К.В. Базилевич пишет о том, что нельзя считать, будто попытка переговоров с Ахмед-ханом вызывалась нерешительностью и даже трусостью: «Такой взгляд на поведение Ивана III, сложившийся под влиянием враждебной ему литературной повести о приходе Ахмед-хана, нам представляется совершенно несправедливым», «Иван III старался выиграть время», и «лучше всего он; мог достигнуть этого путем переговоров». Вместе с тем исследователь допускает, что «переговоры с Ахмед-ханом расценивались в Москве как проявление слабости и нерешительности со стороны великого князя» и «вызвали гневное послание архиепископа Бассиана». Это «послание», по мнению К.В. Базилевича, было написано между 15 и 20 октября[617]
.Бассиан требовал от великого князя активных действий в тот период, когда Ахмед-хан был отбит возле устья Угры и лихорадочно искал слабые места «берега», чтобы все-таки навязать Ивану III полевое сражение. Наступательные действия со стороны русского войска не соответствовали сложившейся обстановке. В этот период реальной опасности наступления со стороны Ахмед-хана (в середине октября) не, было: ордынцы были заняты разорением «верховских княжеств». Поэтому Иван III, несмотря на гневную проповедь Бассиана и упреки своих политических противников, все же продолжал проводить заранее намеченную стратегическую линию. Вскоре общая обстановка, быстро изменившаяся в пользу России, подтвердила правильность его действий.

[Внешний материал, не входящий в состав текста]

$ cat src/rtl/switch_debounce.sv
`default_nettype none
// ============================================================================
//  Module   : switch_debounce
//  Purpose  : Conditions raw, asynchronous DIP-switch pins for the LED and
//             display logic. Every bit goes through a two-flop synchronizer
//             and then its own debounce state machine with a private counter.
//             The block produces clean levels and one-cycle rise/fall strobes.
//
//  Ports    : clk      in   1      system clock (HSOSC-derived 48 MHz)
//             reset_n  in   1      asynchronous active-low reset
//             s_raw    in   WIDTH  raw switch pins, asynchronous to clk
//             s_clean  out  WIDTH  debounced switch levels
//             s_rise   out  WIDTH  one-cycle pulse when s_clean goes 0->1
//             s_fall   out  WIDTH  one-cycle pulse when s_clean goes 1->0
//             changed  out  1      one-cycle pulse, OR of all rise|fall bits
//
//  Params   : WIDTH            number of switch bits
//             DEBOUNCE_CYCLES  cycles sync2 must differ from s_clean before
//                              the new level is accepted (>= 2)
//             CNT_W            counter width, 2**CNT_W > DEBOUNCE_CYCLES
//
//  Revision : 1.0  initial release
// ============================================================================
module switch_debounce #(
   parameter int WIDTH           = 4,
   parameter int DEBOUNCE_CYCLES = 240000,
   parameter int CNT_W           = 18
) (
   input  logic             clk,
   input  logic             reset_n,
   input  logic [WIDTH-1:0] s_raw,
   output logic [WIDTH-1:0] s_clean,
   output logic [WIDTH-1:0] s_rise,
   output logic [WIDTH-1:0] s_fall,
   output logic             changed
);

   // Terminal count: a commit happens on the edge after cnt reaches it.
   localparam logic [CNT_W-1:0] CNT_LAST = CNT_W'(DEBOUNCE_CYCLES - 1);

   typedef enum logic [0:0] {
      ST_STABLE   = 1'b0,
      ST_SETTLING = 1'b1
   } state_t;

   // -------------------------------------------------------------------------
   // Two-flop synchronizer. Only sync2 is used by the debounce logic.
   // -------------------------------------------------------------------------
   logic [WIDTH-1:0] sync1_q, sync1_d;
   logic [WIDTH-1:0] sync2_q, sync2_d;

   always_comb begin
      sync1_d = s_raw;
      sync2_d = sync1_q;
   end

   always_ff @(posedge clk or negedge reset_n) begin
      if (!reset_n) begin
         sync1_q <= '0;
         sync2_q <= '0;
      end else begin
         sync1_q <= sync1_d;
         sync2_q <= sync2_d;
      end
   end

   // Next-cycle strobe values of every bit, gathered for the changed OR.
   logic [WIDTH-1:0] rise_d_vec;
   logic [WIDTH-1:0] fall_d_vec;

   // -------------------------------------------------------------------------
   // Per-bit debounce state machines, fully independent of each other.
   // -------------------------------------------------------------------------
   generate
      for (genvar i = 0; i < WIDTH; i++) begin : g_bit
         state_t           state_q, state_d;
         logic [CNT_W-1:0] cnt_q,   cnt_d;
         logic             clean_q, clean_d;
         logic             rise_q,  rise_d;
         logic             fall_q,  fall_d;

         always_comb begin
            state_d = state_q;
            cnt_d   = cnt_q;
            clean_d = clean_q;
            rise_d  = 1'b0;
            fall_d  = 1'b0;

            case (state_q)
               ST_STABLE: begin
                  // Counter is parked at zero while the level agrees.
                  cnt_d = '0;
                  if (sync2_q[i] != clean_q) begin
                     state_d = ST_SETTLING;
                  end
               end

               ST_SETTLING: begin
                  if (sync2_q[i] == clean_q) begin
                     // Bounce reverted before the window elapsed.
                     state_d = ST_STABLE;
                     cnt_d   = '0;
                  end else if (cnt_q == CNT_LAST) begin
                     // Held long enough: accept the new level. The strobe
                     // is registered alongside s_clean so both show in the
                     // same cycle.
                     clean_d = sync2_q[i];
                     rise_d  = sync2_q[i];
                     fall_d  = ~sync2_q[i];
                     state_d = ST_STABLE;
                     cnt_d   = '0;
                  end else begin
                     // Cannot pass CNT_LAST, so the counter never wraps.
                     cnt_d = cnt_q + 1'b1;
                  end
               end

               default: begin
                  state_d = ST_STABLE;
                  cnt_d   = '0;
               end
            endcase
         end

         always_ff @(posedge clk or negedge reset_n) begin
            if (!reset_n) begin
               state_q <= ST_STABLE;
               cnt_q   <= '0;
               clean_q <= 1'b0;
               rise_q  <= 1'b0;
               fall_q  <= 1'b0;
            end else begin
               state_q <= state_d;
               cnt_q   <= cnt_d;
               clean_q <= clean_d;
               rise_q  <= rise_d;
               fall_q  <= fall_d;
            end
         end

         assign s_clean[i]    = clean_q;
         assign s_rise[i]     = rise_q;
         assign s_fall[i]     = fall_q;
         assign rise_d_vec[i] = rise_d;
         assign fall_d_vec[i] = fall_d;
      end
   endgenerate

   // -------------------------------------------------------------------------
   // Aggregate change strobe: one pulse even when several bits commit on
   // the same edge.
   // -------------------------------------------------------------------------
   logic changed_q, changed_d;

   always_comb begin
      changed_d = |(rise_d_vec | fall_d_vec);
   end

   always_ff @(posedge clk or negedge reset_n) begin
      if (!reset_n) begin
         changed_q <= 1'b0;
      end else begin
         changed_q <= changed_d;
      end
   end

   assign changed = changed_q;

endmodule
`default_nettype wire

Ахмед-хану удалось в результате похода на «верховские княжества» обеспечить свой тыл, но изменить в свою пользу общую стратегическую обстановку он так и не сумел. Главным для него было получить «литовскую помощь», но этого-то как раз он и не добился. Не сумел он воспрепятствовать и прекращению «мятежа» братьев великого князя. А без этих двух благоприятных условий надеяться на победу было трудно.
В исторической литературе стало традиционным мнение, что выжидательная позиция Казимира IV была вызвана прежде всего нападением на его владения союзника Ивана III крымского хана Менгли-Гирея. Действительно, военный союз Москвы и Крыма был реальностью, оказавшей значительное влияние на общую обстановку. Московский летописец подчеркивал: «Тогда бо воева Мнили Гирей царь Крымскыи королеву землю Подольскую, служа великому князю». Но тот же летописец обращал внимание и на другую причину пассивности короля: «понеже бо быша ему свои усобици»[618]
.Итак, нападение Менгли-Гирея на королевские владения или внутренние затруднения в Литве предотвратили соединение ордынских и литовских сил в 1480 г.?
О соотношении этих двух факторов писал в свое время А.Е. Пресняков: «Набег на южные области литовских владений не был сколько-нибудь значителен, не вызвал Казимира на выступление в поход с силами великого княжества; оборона осталась, видимо, местной, и 20 октября хан, также лично не выступавший в поход, уже возобновил мирный договор с великим князем литовским». Решающим для позиции Литвы было другое — «внутренние обстоятельства литовско-польского государства» напряженные отношения короля «с крупнейшими представителями местного княжья», что «связывает энергию Казимира, особенно в отношении к Москве, у которой обруселые и русские недовольные элементы Великого княжества Литовского искони искали опоры»[619]
.Примерно так же считал и К.В. Базилевич. Он соглашался с мнением польского историка Ф. Папэ о незначительном влиянии крымского набега на Подолию на общую ситуацию и добавлял: «остается, следовательно, предположить, что Казимир был задержан внутренними затруднениями»[620]
. Еще более определенно писал об этом И.Б. Греков. «"Заговор князей" действительно имел место, в 1480 г. для его осуществления не хватало только одного звена: начала военных действий между Литвой и Московским государством», и Казимир, который «располагал информацией об общих настроениях», «решил отказаться от совместных с Ордой выступлений против Москвы в октябре-ноябре 1480 г.». По мнению исследователя, «заговор князей» был очень опасным, потому что «превратить польского короля в пассивного наблюдателя мог только действительно широкий размах подготавливавшегося движения, а в этом большую роль сыграла политическая и дипломатическая деятельность московского государя Ивана III»[621].